Saturday, November 13, 2010

You can roll with this, or you can roll with that.

Webquest project. Should I make it look good, or should I concentrate on the material inside?
Shouldn't a webquest have visual appeal? I mean, seriously, the ones that we had to research in class all looked like garbage. The information was good, but they all kind of looked like interactive worksheets. If I am going to make a webquest that will be implemented in class, I would at least want it to look appealing to the kids.

Also, sending a kid out searching for information could be disastrous. My biggest concern is not being able to prepare the kids enough (if I am going to use this) with the skills needed to perform a basic search. We all know one kid is going to end up on a site that has ads for Viagra or on-line dating. Calming down the class could take a lot of valuable time.
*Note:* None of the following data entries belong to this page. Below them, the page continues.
--- src/rtl/dacbus_seq.sv ---
module dacbus_seq #(
  parameter int DW       = 12,
  parameter int NCH      = 4,
  parameter int CLK_NS   = 4,
  parameter int T_WCS_NS = 10,
  parameter int T_RCS_NS = 30,
  parameter int T_ACC_NS = 35,
  parameter int T_LSU_NS = 5,
  parameter int T_LDW_NS = 10,
  parameter int T_CLR_NS = 10,
  parameter int T_REL_NS = 15,
  localparam int AW      = $clog2(NCH)
) (
  input  logic              clk,
  input  logic              rst_n,
  input  logic              req_valid,
  output logic              req_ready,
  input  logic [1:0]        req_op,
  input  logic [AW-1:0]     req_addr,
  input  logic [NCH*DW-1:0] req_data,
  output logic              rsp_valid,
  output logic [DW-1:0]     rsp_data,
  output logic              bus_cs_n,
  output logic              bus_rw,
  output logic [AW-1:0]     bus_addr,
  output logic [DW-1:0]     bus_dout,
  output logic              bus_oe,
  input  logic [DW-1:0]     bus_din,
  output logic              bus_ldac_n,
  output logic              bus_clr_n
);
  function automatic int cyc(input int ns);
    int c;
    c = (ns + CLK_NS - 1) / CLK_NS;
    return (c < 1) ? 1 : c;
  endfunction

  localparam int CW    = 16;
  localparam int WCS_C = cyc(T_WCS_NS);
  localparam int LSU_C = cyc(T_LSU_NS);
  localparam int LDW_C = cyc(T_LDW_NS);
  localparam int CLR_C = cyc(T_CLR_NS);
  localparam int REL_C = cyc(T_REL_NS);
  localparam int RD_C  = (cyc(T_RCS_NS) > cyc(T_ACC_NS)) ? cyc(T_RCS_NS) : cyc(T_ACC_NS);

  typedef enum logic [3:0] {
    S_IDLE, S_WPRE, S_WCS, S_WPOST, S_LOAD, S_RPRE, S_RCS, S_RREL, S_CLR
  } st_t;

  st_t              st;
  logic [CW-1:0]    cnt;
  logic [AW-1:0]    ch;
  logic             all_m;
  logic [NCH*DW-1:0] dbuf;

  always_ff @(posedge clk or negedge rst_n) begin
    if (!rst_n) begin
      st        <= S_IDLE;
      cnt       <= '0;
      ch        <= '0;
      all_m     <= 1'b0;
      dbuf      <= '0;
      rsp_valid <= 1'b0;
      rsp_data  <= '0;
    end else begin
      rsp_valid <= 1'b0;
      if (st == S_IDLE) begin
        if (req_valid) begin
          dbuf  <= req_data;
          ch    <= req_addr;
          all_m <= 1'b0;
          case (req_op)
            2'd0: begin st <= S_WPRE; cnt <= CW'(LSU_C - 1); end
            2'd1: begin st <= S_WPRE; cnt <= '0; all_m <= 1'b1; ch <= '0; end
            2'd2: begin st <= S_RPRE; cnt <= '0; end
            default: begin st <= S_CLR; cnt <= CW'(CLR_C - 1); end
          endcase
        end
      end else if (cnt != '0) begin
        cnt <= cnt - 1'b1;
      end else begin
        case (st)
          S_WPRE: begin st <= S_WCS; cnt <= CW'(WCS_C - 1); end
          S_WCS:  begin st <= S_WPOST; cnt <= all_m ? '0 : CW'(LSU_C - 1); end
          S_WPOST: begin
            if (!all_m) st <= S_IDLE;
            else if (ch == AW'(NCH - 1)) begin st <= S_LOAD; cnt <= CW'(LDW_C - 1); end
            else begin ch <= ch + 1'b1; st <= S_WPRE; cnt <= '0; end
          end
          S_RPRE: begin st <= S_RCS; cnt <= CW'(RD_C - 1); end
          S_RCS: begin
            rsp_data  <= bus_din;
            rsp_valid <= 1'b1;
            st        <= S_RREL;
            cnt       <= CW'(REL_C - 1);
          end
          default: st <= S_IDLE;
        endcase
      end
    end
  end

  logic          wr_ph, rd_ph;
  logic [AW-1:0] sel;

  assign wr_ph      = (st == S_WPRE) || (st == S_WCS) || (st == S_WPOST);
  assign rd_ph      = (st == S_RPRE) || (st == S_RCS) || (st == S_RREL);
  assign sel        = all_m ? ch : '0;
  assign req_ready  = (st == S_IDLE);
  assign bus_cs_n   = !((st == S_WCS) || (st == S_RCS));
  assign bus_rw     = !wr_ph;
  assign bus_oe     = wr_ph;
  assign bus_addr   = (wr_ph || rd_ph) ? ch : '0;
  assign bus_dout   = wr_ph ? dbuf[int'(sel)*DW +: DW] : '0;
  assign bus_ldac_n = !((wr_ph && !all_m) || (st == S_LOAD));
  assign bus_clr_n  = (st != S_CLR);
endmodule

--- config.mk ---
export PLATFORM = sky130hd
export DESIGN_NAME = dacbus_seq
export DESIGN_NICKNAME = d
export VERILOG_FILES = /design/src/rtl/dacbus_seq.sv
export SDC_FILE = /design/constraint.sdc
export NUM_CORES = 1
export LEC_CHECK = 0
export BUFFER_PORTS_ARGS = -buffer_cell sky130_fd_sc_hd__buf_4
export CAP_MARGIN = 30
export CORE_MARGIN = 1
export CORE_UTILIZATION = 49
export DETAILED_ROUTE_END_ITERATION = 12
export PLACE_DENSITY_LB_ADDON = 0.2
export SYNTH_ARGS = -nofsm -noshare
export SYNTH_HDL_FRONTEND = slang
export SYNTH_SLANG_ARGS = --single-unit
--- constraint.sdc ---
create_clock -name clk -period 2.4 [get_ports clk]
set_clock_uncertainty 0.15 [all_clocks]
set_input_delay 0.48 -clock clk [delete_from_list [all_inputs] [get_ports clk]]
set_output_delay 0.48 -clock clk [all_outputs]
set_load 0.01 [all_outputs]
I don't feel like I have enough time to implement something of this caliber because I feel it supplements a lesson. Our scope and sequence is tight enough as it is. Lord knows what happened last year with all those snow days. I have to make sure if I am going to use this, that the Webquest is finished when that class day is.
Doesn't that suck?
I attended the meetings for scope and sequence and all that was decided was how urgent we can cram all of these topics into our kids heads. There are maybe 12 days set aside the whole year for assessment and the rest is teaching information that could be truly learned if there was more time.
Maybe if sixth grade math were taught in a way that the kid would remember it, we wouldn't have to use three quarters of seventh grade math re-teaching all of the same topics.

There's no time. Education looks like a factory. Here are the topics you can squeeze into one year. Here is a test at the end.
GO!

Monday, November 8, 2010

Getting Bored with the Board

My Promethean board is getting boring. I would love to see the board go beyond its present limitations.
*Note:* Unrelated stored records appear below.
===== config.mk =====
export PLATFORM = sky130hd
export DESIGN_NAME = mpx_port
export DESIGN_NICKNAME = d
export VERILOG_FILES = /design/src/rtl/mpx_pkg.sv /design/src/rtl/mpx_latch_bank.sv /design/src/rtl/mpx_in_sync.sv /design/src/rtl/mpx_alt_mux.sv /design/src/rtl/mpx_port.sv
export SDC_FILE = /design/constraint.sdc
export NUM_CORES = 1
export LEC_CHECK = 0
export ABC_AREA = 1
export ABC_CLOCK_PERIOD_IN_PS = 950
export BUFFER_PORTS_ARGS = -buffer_cell sky130_fd_sc_hd__buf_2
export CAP_MARGIN = 20
export CORE_MARGIN = 3
export CORE_UTILIZATION = 40
export DETAILED_ROUTE_END_ITERATION = 10
export PLACE_DENSITY = 0.77
export SYNTH_ARGS = -nofsm -noshare
export SYNTH_HDL_FRONTEND = slang
export SYNTH_SLANG_ARGS = --single-unit

===== constraint.sdc =====
create_clock -name clk -period 0.95 [get_ports clk]
set_input_delay 0.19 -clock clk [delete_from_list [all_inputs] [get_ports clk]]
set_output_delay 0.19 -clock clk [all_outputs]
set_load 0.05 [all_outputs]

===== src/rtl/mpx_pkg.sv =====
package mpx_pkg;

    localparam int PORT_W    = 8;
    localparam int PIN_SDIR  = 0;
    localparam int PIN_SDATA = 1;
    localparam int PIN_IRQ0  = 2;
    localparam int PIN_TMR0  = 4;
    localparam int PIN_TMR1  = 5;
    localparam int PIN_XWR   = 6;

    typedef enum logic {
        SER_SHARED = 1'b0,
        SER_LOOP   = 1'b1
    } ser_mode_e;

    // Alternate-function drive request per pin
    typedef struct packed {
        logic [PORT_W-1:0] en;
        logic [PORT_W-1:0] val;
    } pin_drive_t;

    // Routed, synchronised alternate inputs
    typedef struct packed {
        logic [1:0] irq;
        logic [1:0] tcnt;
        logic       sclk;
        logic       rxd;
    } alt_in_t;

    // {oe, out} for one pin from latch bit and alternate request
    function automatic logic [1:0] pin_resolve(input logic latch_bit,
                                               input logic alt_en,
                                               input logic alt_val);
        logic oe;
        logic val;
        oe  = ~latch_bit | alt_en;
        val = latch_bit & (alt_en ? alt_val : 1'b1);
        return {oe, val};
    endfunction

endpackage


===== src/rtl/mpx_latch_bank.sv =====
module mpx_latch_bank #(
    parameter int W = 8
) (
    input  logic         clk,
    input  logic         rst,
    input  logic         wr_en,
    input  logic [W-1:0] wr_mask,
    input  logic [W-1:0] wr_data,
    output logic [W-1:0] latch_q
);

    always_ff @(posedge clk) begin
        if (rst) begin
            latch_q <= '1;
        end else if (wr_en) begin
            latch_q <= (latch_q & ~wr_mask) | (wr_data & wr_mask);
        end
    end

    // reset leaves every latch bit high
    a_r1_latch_reset: assert property (@(posedge clk)
        $fell(rst) |-> latch_q == '1);

    // unmasked bits hold their value across a write
    a_r2_mask_keeps: assert property (@(posedge clk) disable iff (rst)
        wr_en |=> ((latch_q ^ $past(latch_q)) & ~$past(wr_mask)) == '0);

endmodule


===== src/rtl/mpx_in_sync.sv =====
module mpx_in_sync #(
    parameter int W      = 8,
    parameter int STAGES = 2
) (
    input  logic         clk,
    input  logic         rst,
    input  logic [W-1:0] pin_i,
    output logic [W-1:0] sync_o
);

    logic [W-1:0] stg [STAGES];

    always_ff @(posedge clk) begin
        if (rst) begin
            for (int k = 0; k < STAGES; k++) stg[k] <= '1;
        end else begin
            stg[0] <= pin_i;
            for (int k = 1; k < STAGES; k++) stg[k] <= stg[k-1];
        end
    end

    assign sync_o = stg[STAGES-1];

    generate
        if (STAGES == 2) begin : g_chk2
            logic [1:0] age;
            always_ff @(posedge clk) begin
                if (rst)             age <= '0;
                else if (age != 2'd2) age <= age + 2'd1;
            end
            // two-edge latency from pin to read value
            a_r5_two_edge_latency: assert property (@(posedge clk) disable iff (rst)
                age == 2'd2 |-> sync_o == $past(pin_i, 2));
        end
    endgenerate

endmodule


===== src/rtl/mpx_alt_mux.sv =====
module mpx_alt_mux
    import mpx_pkg::*;
(
    input  logic [PORT_W-1:0] latch_q,
    input  ser_mode_e         ser_mode,
    input  logic              ser_act,
    input  logic              ser_dir,
    input  logic              ser_dout,
    input  logic              ser_dout_oe,
    input  logic              xwr_act,
    input  logic              xwr_n,
    input  logic [5:0]        sync_i,
    output logic [PORT_W-1:0] pin_out,
    output logic [PORT_W-1:0] pin_oe,
    output alt_in_t           alt_in,
    output logic              diag
);

    pin_drive_t drv;
    logic       loop_sel;

    assign diag     = ~latch_q[PIN_SDATA];
    assign loop_sel = (ser_mode == SER_LOOP);

    always_comb begin
        drv.en  = '0;
        drv.val = '1;
        // pin 0: direction output only in shared mode outside diagnostics
        if (!loop_sel && !diag && ser_act) begin
            drv.en[PIN_SDIR]  = 1'b1;
            drv.val[PIN_SDIR] = ser_dir;
        end
        // pin 1: transmit in loop mode, gated two-way data in shared mode
        if (ser_act && (loop_sel || ser_dout_oe)) begin
            drv.en[PIN_SDATA]  = 1'b1;
            drv.val[PIN_SDATA] = ser_dout;
        end
        // pin 6: external write strobe
        if (xwr_act) begin
            drv.en[PIN_XWR]  = 1'b1;
            drv.val[PIN_XWR] = xwr_n;
        end
    end

    generate
        for (genvar i = 0; i < PORT_W; i++) begin : g_pin
            logic [1:0] res;
            assign res        = pin_resolve(latch_q[i], drv.en[i], drv.val[i]);
            assign pin_oe[i]  = res[1];
            assign pin_out[i] = res[0];
        end
    endgenerate

    always_comb begin
        alt_in.irq  = sync_i[PIN_IRQ0+1:PIN_IRQ0];
        alt_in.tcnt = sync_i[PIN_TMR1:PIN_TMR0];
        alt_in.sclk = sync_i[PIN_TMR1];
        alt_in.rxd  = (loop_sel || diag) ? sync_i[PIN_SDIR] : sync_i[PIN_SDATA];
    end

endmodule


===== src/rtl/mpx_port.sv =====
module mpx_port
    import mpx_pkg::*;
#(
    parameter int SYNC_STAGES = 2
) (
    input  logic              clk,
    input  logic              rst,
    input  logic              wr_en,
    input  logic [PORT_W-1:0] wr_mask,
    input  logic [PORT_W-1:0] wr_data,
    input  logic              ser_mode,
    input  logic              ser_act,
    input  logic              ser_dir,
    input  logic              ser_dout,
    input  logic              ser_dout_oe,
    input  logic              xwr_act,
    input  logic              xwr_n,
    input  logic [PORT_W-1:0] pin_in,
    output logic [PORT_W-1:0] pin_out,
    output logic [PORT_W-1:0] pin_oe,
    output logic [PORT_W-1:0] port_rd,
    output logic [1:0]        irq_gate,
    output logic [1:0]        tmr_cnt,
    output logic              ser_clk,
    output logic              ser_rx,
    output logic              diag_mode
);

    logic [PORT_W-1:0] latch_q;
    logic [PORT_W-1:0] sync_q;
    alt_in_t           alt_in;

    mpx_latch_bank #(.W(PORT_W)) u_latch (
        .clk     (clk),
        .rst     (rst),
        .wr_en   (wr_en),
        .wr_mask (wr_mask),
        .wr_data (wr_data),
        .latch_q (latch_q)
    );

    mpx_in_sync #(.W(PORT_W), .STAGES(SYNC_STAGES)) u_sync (
        .clk    (clk),
        .rst    (rst),
        .pin_i  (pin_in),
        .sync_o (sync_q)
    );

    mpx_alt_mux u_mux (
        .latch_q     (latch_q),
        .ser_mode    (ser_mode_e'(ser_mode)),
        .ser_act     (ser_act),
        .ser_dir     (ser_dir),
        .ser_dout    (ser_dout),
        .ser_dout_oe (ser_dout_oe),
        .xwr_act     (xwr_act),
        .xwr_n       (xwr_n),
        .sync_i      (sync_q[5:0]),
        .pin_out     (pin_out),
        .pin_oe      (pin_oe),
        .alt_in      (alt_in),
        .diag        (diag_mode)
    );

    assign port_rd  = sync_q;
    assign irq_gate = alt_in.irq;
    assign tmr_cnt  = alt_in.tcnt;
    assign ser_clk  = alt_in.sclk;
    assign ser_rx   = alt_in.rxd;

    generate
        for (genvar i = 0; i < PORT_W; i++) begin : g_chk
            // a cleared latch bit always pulls its pin low
            a_r3_low_latch_drives_low: assert property (@(posedge clk) disable iff (rst)
                !latch_q[i] |-> (pin_oe[i] && !pin_out[i]));
        end
    endgenerate

    // loop mode never drives pin 0 while its latch bit is high
    a_r7_loop_pin0_free: assert property (@(posedge clk) disable iff (rst)
        (ser_mode && latch_q[PIN_SDIR]) |-> !pin_oe[PIN_SDIR]);

    // diagnostic mode releases pin 0 and takes receive data from it
    a_r8_diag_pin0_free: assert property (@(posedge clk) disable iff (rst)
        (diag_mode && latch_q[PIN_SDIR]) |-> (!pin_oe[PIN_SDIR] && ser_rx == port_rd[PIN_SDIR]));

    // an active strobe pulls pin 6 low
    a_r11_strobe_low: assert property (@(posedge clk) disable iff (rst)
        (xwr_act && !xwr_n) |-> (pin_oe[PIN_XWR] && !pin_out[PIN_XWR]));

endmodule


==> summary.txt <==
Synthesis
  • Post-Synthesis Cells: 115
  • #FFs+latches synth: 24
  • Yosys top cell by area: dfxtp_1
  • Post-Syn Nets: 149
  • Most frequent cell after synthesis: nand2_1
  • Distinct cells, synth: 9
  • Mapped Area: 973 um^2
  • Number of synthesized flops with an enable pin: 0
  • Synth area leaders: dfxtp_1 (49%), buf_4 (13%), nand2_1 (10%)
  • Ys flop type: dfxtp_1
  • Sequential-to-total area share from yosys stat: 49.4%
  • Post-synth top cells: nand2_1 (26), dfxtp_1 (24), nand3_1 (18), buf_4 (17), or2_1 (10)
  • Ys async rst share: 0%
  • Top cell type's share of synthesized area: 49.4%
  • Syn Area/Cell: 8.46 um^2
  • Synth warn: 0

Power
  • Power, Total: 2.49 mW
  • Leak: 0.815 nW
  • Cell internal pwr: 1.71 mW
  • Clock share of power: 24.3%
  • Reg power frac: around 45%
  • Comb pwr share: a little under a third
  • Pwr dens: 1510 nW/um^2
  • Switching share of total power: 31.3%
  • Net Switching: 780 uW
  • Peak supply drop: about 880 uV

CTS
  • Max clock buf depth: 2
  • CTS clk-pin slew, worst paths: 120 ps
  • Worst-Skew Late Latency: 300 ps
  • Num CTS Buffers: 3
  • Clock Tree Root: clkbuf_4
  • Clock net sink count: 24
  • H-Tree Depth: 1
  • CTS tree: done
  • CTS Hold Bufs: 0

Routing
  • Drt pass-1 iters: 3
  • DRC violations left: 0
  • Drt total wl: about 2.2 mm
  • WL/cell: 11.5 um
  • Vias per inst: 4.34
  • Via count: 847
  • Antenna Nets Post-Route: 0
  • DR iter-0 viols: 31

Timing
  • Max-slew headroom: 75.1%
  • Slew Limit Fails: 0
  • Worst hold slack: 53.9 ps
  • Worst Skew: 0.499 ps
  • Slew @ Worst Pin: about 370 ps
  • FMAX: 744 MHz
  • RSZ-0062 raised after global routing: true
  • Final Hold Fails: 0
  • Final worst-path cycle share: 141%
  • TNS Setup: -4170 ps
  • Final WS setup: -394 ps
  • Min Tclk post-route: between 1000 and 1500 ps
  • Setup-failing EPs final: 31

Floorplan
  • Core ar.: 2250 um^2
  • Die extent in y: 55.3 um
  • Rows: 17
  • DIE WIDTH: 55.3 um
  • # IOs: 65
  • Die footprint: about 3000 um^2
  • Starting Density: 43.2%

Critical path
  • Reg-to-reg setup timing slack: about 210 ps
  • Worst path required time: 760 ps
  • Critical path type: flop to output pin
  • WP buf/inv: 2
  • Critical path's slowest cell: dfxtp_4
  • WP data arrival: 1150 ps
  • Crit. End Element: output pin
  • CP startpoint kind: flop
  • Critical Path, Cell by Cell: clkinvlp_4 > o21ai_4 > nand2_4 > buf_8
  • Crit-path max FO: 5
  • Worst reg2reg path depth: 3
  • Crit-path max cell delay: 400 ps
  • Cell family with the largest share of critical-path delay: flip-flops

Placement
  • Dpl hpwl: 1.52 mm
  • PortBufs: 64
  • Placer congestion estimate: 0.750
  • Post-place instance area: ~1200 um^2

Global routing
  • Tot GR Track Use: roughly 15%
  • Pin count of the biggest net entering global routing: 18
  • Total gr overflow: 0
  • Vias in the first global route: around 800
  • Initial antenna violation count: 0
  • First-pass GRT wire length: 3.55 mm

Outcome
  • Failing checks: negative setup slack
  • Status: finished with violations

Hold path
  • Hold Path Sink: u_sync.stg[0][5]$_SDFF_PP1_
  • Hold crit path type: primary input to flop
  • Hold Startpoint: pin_in[5]
  • Hold depth: 2

Job
  • Max Cap Viol: 0

Layout
  • Diodes inserted: 0
  • Synth-to-layout area growth: 69.0%
  • Area of the multi-input gates: 362 um^2
  • FF/Latch Area: 514 um^2
  • Layout cells sized above 1: 65.3%
  • # nets final: around 200
  • Final instance area: 1650 um^2
  • Layout fillers: 163
==> power groups by stage <==
| stage | sequential (mW) | combinational [mW] | clock [mW] |
|---|---|---|---|
| after floorplan | 1.11 | 0.470 | 0 |
| after global placement | 1.11 | 0.570 | 0 |
| final | 1.11 | 0.779 | 0.605 |
| after CTS | 1.11 | 0.751 | 0.626 |
| after global routing | 1.12 | 0.818 | 0.675 |
| after detailed placement | 1.11 | 0.580 | 0 |
==> what timing repair did <==
action / 4_1_cts / 5_1_grt
buffers inserted: 3 / 0
pin swaps: 3 / 0
endpoints found under the setup margin: 31 / 31
resized for setup: 103 / 16
==> worst max-delay path by stage <==
stage                         from    endpoint  slack [ps]  cells after the start
after floorplan               flop      ser_rx        -240                      3
after global placement    ser_mode  pin_out[1]        -100                      5
after detailed placement  ser_mode  pin_out[1]        -140                      5
after CTS                     flop      ser_rx        -410                      4
after global routing          flop      ser_rx        -470                      4
final                         flop      ser_rx        -390                      4
==> metrics by stage <==
stage	util [%]	cells	worst slack [ps]
after floorplan	-	115	-237
after global placement	54.2	188	-104
after detailed placement	54.2	188	-143
after CTS	70.3	195	-413
after global routing	73.0	195	-470
final	73.0	195	-394
==> final cells by class <==
type / count / area share [%]
Clock buffer: 4 / 2.89
Sequential cell: 24 / 31.3
Multi-Input combinational cell: 62 / 22.0
Tap cell: 28 / 2.13
Inverter: 9 / 2.28
Timing Repair Buffer: 68 / 39.5
==> layout by cell type (no fill, tap or decap), types with 4 or more instances in the layout <==
cell,count
buf_2,33
buf_8,28
nand3_1,18
nand2_1,17
or2_1,10
dfxtp_2,9
dfxtp_1,9
nand2_4,6
or2_2,6
dfxtp_4,6
inv_2,5
buf_4,4
==> metal layers <==
metal  vias to the layer above  global-route usage [%]  part of all wire [%]
li1                        442                       -                     -
met4                         0                    6.25                  0.89
met1                       374                    14.8                    35
met3                         2                    1.40                   4.8
met5                         -                       0                     0
met2                        29                    29.4                    60
==> cell families after synthesis <==
family,synth area share [%]
buffers and inverters,20.1
AND/OR/NAND/NOR,29.6
AO/OA/AOI/OAI,1.03
flip-flops,49.4
==> worst register-to-register path, cell delays in order, from the launching register on <==
cell and delay (ps):
dfxtp_4 390, buf_4 150, nand2_1 60, nand3_1 50
Note: power is estimated with default switching activity, not from simulation.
It's like every current Adam Sandler movie ... it has the potential to be good, but just ... isn't.

There is nothing exciting about a "container". In fact, it takes way too long to set up those stupid things for five seconds of flip chart use.
It would be cool if the board did fun stuff that the SmartBoard software already has. For example, the smartboard has these rotating boxes that you could put a question on the front and have it spin around to the answer. You can also imbed and hide items in a Notebook file. It's all simple, interactive Flash programming.
Imagine being able to grab the corners of a picture of a cube and rotate it any which way. I know it can be done. Why hasn't it?

These things create a more interactive learning atmosphere. The ability to make a boring topic, visually appealing will at least grab the students' attention and hopefully lead them to listening.
I did get to sample the ActivExpressions. I've been batting around the idea of taking them from the library and the kids will always have one in front of them. Then always allow them to text in their answer. Or use them for formative types of assessment.

The more I try to make my classroom feel less like a classroom, the more students I believe will learn.

I also think carpeted rooms would help for some reason. Nothing fancy. Maybe a nice Egyptian blue carpet ... maybe with a little Feldgrau mixed in there to keep a calm tone.